Justice Breyer dissented, contending that the "maker" of a statement cannot be limited to those with "'ultimate authority' over a statement's content." In Justice Breyer's view, "a management company, a board of trustees, individual company officers, or others, separately or together, might 'make' statements contained in a firm's prospectus – even if aboard of directors has ultimate content-related responsibility." But that interpretation could not command a majority.

The Janus ruling carries tremendous implications for both the financial services industry and for securities litigation generally.

First, it confirms that only a mutual fund and its own directors or trustees who actually "make" prospectus statements can be liable to investors for misrepresentations and omissions. Other mutual fund industry participants – including advisers, distributors, lawyers and others – cannot be held to have "made" prospectus misstatements merely because of their participation in the preparation and distribution of disclosure documents. That relieves substantial players in the industry of a risk of liability the Fourth Circuit's decision had created.

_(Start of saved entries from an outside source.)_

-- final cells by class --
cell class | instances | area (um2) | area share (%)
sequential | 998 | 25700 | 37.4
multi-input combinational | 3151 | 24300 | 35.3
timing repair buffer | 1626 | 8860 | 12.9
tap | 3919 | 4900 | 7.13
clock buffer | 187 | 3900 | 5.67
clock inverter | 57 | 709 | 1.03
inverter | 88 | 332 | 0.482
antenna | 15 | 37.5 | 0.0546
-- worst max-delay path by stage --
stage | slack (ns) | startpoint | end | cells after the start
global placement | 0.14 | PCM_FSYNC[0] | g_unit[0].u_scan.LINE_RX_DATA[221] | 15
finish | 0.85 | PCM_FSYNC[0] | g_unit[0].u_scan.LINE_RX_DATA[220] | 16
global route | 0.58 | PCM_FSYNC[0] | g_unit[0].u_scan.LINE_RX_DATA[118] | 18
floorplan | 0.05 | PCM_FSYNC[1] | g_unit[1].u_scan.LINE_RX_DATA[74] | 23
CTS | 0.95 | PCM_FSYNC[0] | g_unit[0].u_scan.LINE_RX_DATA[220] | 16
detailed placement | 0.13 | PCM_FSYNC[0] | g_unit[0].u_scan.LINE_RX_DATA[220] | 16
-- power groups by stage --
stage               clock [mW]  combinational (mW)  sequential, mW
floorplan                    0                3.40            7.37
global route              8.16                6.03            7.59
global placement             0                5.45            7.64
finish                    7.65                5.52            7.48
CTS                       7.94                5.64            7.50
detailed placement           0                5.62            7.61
**config.mk**
```make
export PLATFORM = sky130hd
export DESIGN_NAME = mac_buffer_address_and_loopback_regs
export DESIGN_NICKNAME = d
export VERILOG_FILES = /design/src/hw/mac_regs_pkg.sv /design/src/hw/loopback_decoder.sv /design/src/hw/rx_ring_pointer.sv /design/src/hw/mac_buffer_address_and_loopback_regs.sv
export SDC_FILE = /design/constraint.sdc
export NUM_CORES = 1
export LEC_CHECK = 0
export BUFFER_PORTS_ARGS = -buffer_cell sky130_fd_sc_hd__buf_2
export CAP_MARGIN = 20
export CELL_PAD_IN_SITES_DETAIL_PLACEMENT = 0
export CELL_PAD_IN_SITES_GLOBAL_PLACEMENT = 1
export CORE_MARGIN = 5
export CORE_UTILIZATION = 45
export DETAILED_ROUTE_END_ITERATION = 16
export HOLD_SLACK_MARGIN = 0.05
export PLACE_DENSITY_LB_ADDON = 0.3
export SYNTH_ARGS = -nofsm -noshare
export SYNTH_HDL_FRONTEND = slang
export SYNTH_SLANG_ARGS = --single-unit
```
**constraint.sdc**
```tcl
create_clock -name mclk_in -period 9.1 [get_ports mclk_in]
set_clock_uncertainty 0.15 [all_clocks]
set_input_delay 1.365 -clock mclk_in [delete_from_list [all_inputs] [get_ports mclk_in]]
set_output_delay 1.365 -clock mclk_in [all_outputs]
set_load 0.005 [all_outputs]
```
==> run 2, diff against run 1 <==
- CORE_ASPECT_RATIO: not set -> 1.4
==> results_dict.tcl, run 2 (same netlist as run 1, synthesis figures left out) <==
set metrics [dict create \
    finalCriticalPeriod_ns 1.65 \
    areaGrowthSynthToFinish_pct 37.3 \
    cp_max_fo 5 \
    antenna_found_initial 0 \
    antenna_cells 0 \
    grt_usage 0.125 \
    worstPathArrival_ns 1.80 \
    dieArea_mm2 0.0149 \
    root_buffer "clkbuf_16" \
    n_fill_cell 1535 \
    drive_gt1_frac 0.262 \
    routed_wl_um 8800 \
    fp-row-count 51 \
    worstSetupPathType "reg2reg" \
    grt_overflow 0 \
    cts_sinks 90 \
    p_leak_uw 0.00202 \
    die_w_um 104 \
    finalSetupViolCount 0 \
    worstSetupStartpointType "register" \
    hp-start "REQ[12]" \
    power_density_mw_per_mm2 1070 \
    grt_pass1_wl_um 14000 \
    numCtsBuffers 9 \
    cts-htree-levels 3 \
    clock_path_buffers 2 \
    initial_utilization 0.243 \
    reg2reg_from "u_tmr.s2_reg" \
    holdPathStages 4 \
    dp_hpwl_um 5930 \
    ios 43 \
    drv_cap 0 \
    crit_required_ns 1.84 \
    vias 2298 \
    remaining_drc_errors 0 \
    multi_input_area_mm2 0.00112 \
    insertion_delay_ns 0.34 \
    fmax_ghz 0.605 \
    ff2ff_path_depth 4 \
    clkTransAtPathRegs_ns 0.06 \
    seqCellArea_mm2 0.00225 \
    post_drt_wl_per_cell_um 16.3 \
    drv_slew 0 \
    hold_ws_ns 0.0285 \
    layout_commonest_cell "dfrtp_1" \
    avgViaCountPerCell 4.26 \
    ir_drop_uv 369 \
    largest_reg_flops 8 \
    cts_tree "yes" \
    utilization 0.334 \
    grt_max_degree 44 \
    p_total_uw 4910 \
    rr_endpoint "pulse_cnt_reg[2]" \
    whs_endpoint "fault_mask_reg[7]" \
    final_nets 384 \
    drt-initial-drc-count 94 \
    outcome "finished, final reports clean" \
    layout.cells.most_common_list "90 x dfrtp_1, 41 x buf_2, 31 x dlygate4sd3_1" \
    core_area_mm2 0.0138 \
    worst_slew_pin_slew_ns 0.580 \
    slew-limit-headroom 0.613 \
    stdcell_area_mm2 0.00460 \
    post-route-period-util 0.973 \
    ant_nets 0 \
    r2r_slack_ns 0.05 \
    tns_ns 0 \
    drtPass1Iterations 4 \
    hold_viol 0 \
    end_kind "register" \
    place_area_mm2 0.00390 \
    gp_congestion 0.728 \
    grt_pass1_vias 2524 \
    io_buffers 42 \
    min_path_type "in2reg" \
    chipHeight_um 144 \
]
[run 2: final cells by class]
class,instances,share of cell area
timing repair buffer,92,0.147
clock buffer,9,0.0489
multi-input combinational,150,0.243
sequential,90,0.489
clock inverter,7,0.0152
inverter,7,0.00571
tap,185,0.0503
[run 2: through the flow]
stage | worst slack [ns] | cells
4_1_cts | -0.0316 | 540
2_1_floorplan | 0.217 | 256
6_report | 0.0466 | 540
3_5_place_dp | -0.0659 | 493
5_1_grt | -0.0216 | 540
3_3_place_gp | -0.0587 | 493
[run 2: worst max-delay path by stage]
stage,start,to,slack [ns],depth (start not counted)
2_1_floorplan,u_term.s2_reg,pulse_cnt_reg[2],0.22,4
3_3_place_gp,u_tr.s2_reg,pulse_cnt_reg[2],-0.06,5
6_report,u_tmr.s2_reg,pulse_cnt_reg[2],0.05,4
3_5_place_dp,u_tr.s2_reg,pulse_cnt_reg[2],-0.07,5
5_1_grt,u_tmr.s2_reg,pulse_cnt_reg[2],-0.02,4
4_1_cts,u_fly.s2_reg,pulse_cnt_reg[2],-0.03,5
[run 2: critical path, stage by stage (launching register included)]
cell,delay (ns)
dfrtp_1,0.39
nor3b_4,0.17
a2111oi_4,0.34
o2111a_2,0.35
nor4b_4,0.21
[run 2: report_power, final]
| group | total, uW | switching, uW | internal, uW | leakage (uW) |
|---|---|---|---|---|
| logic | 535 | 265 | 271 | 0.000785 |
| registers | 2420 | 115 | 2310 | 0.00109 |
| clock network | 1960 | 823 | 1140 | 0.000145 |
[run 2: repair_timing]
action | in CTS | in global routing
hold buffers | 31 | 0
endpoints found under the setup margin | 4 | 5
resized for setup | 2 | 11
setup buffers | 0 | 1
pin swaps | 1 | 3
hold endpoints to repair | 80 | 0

Second, the decision more generally extinguishes the danger that private lawsuits can be brought to allege primary violations of the antifraud laws against secondary actors. Since "aiding and abetting" and other forms of secondary liability are not privately enforceable by investors – but may only be pursued by the SEC – the Janus decision makes clear that this avenue of relief is not available to the private plaintiffs' bar. Remote participants in securities offerings remain at peril as "control persons" under the statute – usually only if they can be accused of "culpable participation" in an underlying violation. But the blurry line between primary and secondary misconduct that the plaintiffs' bar threatened to exploit based upon the lower court's decision has now been made bright-line clear. The Supreme Court's decision to give resolution to that fuzzy distinction imposes an important restriction on private securities litigation.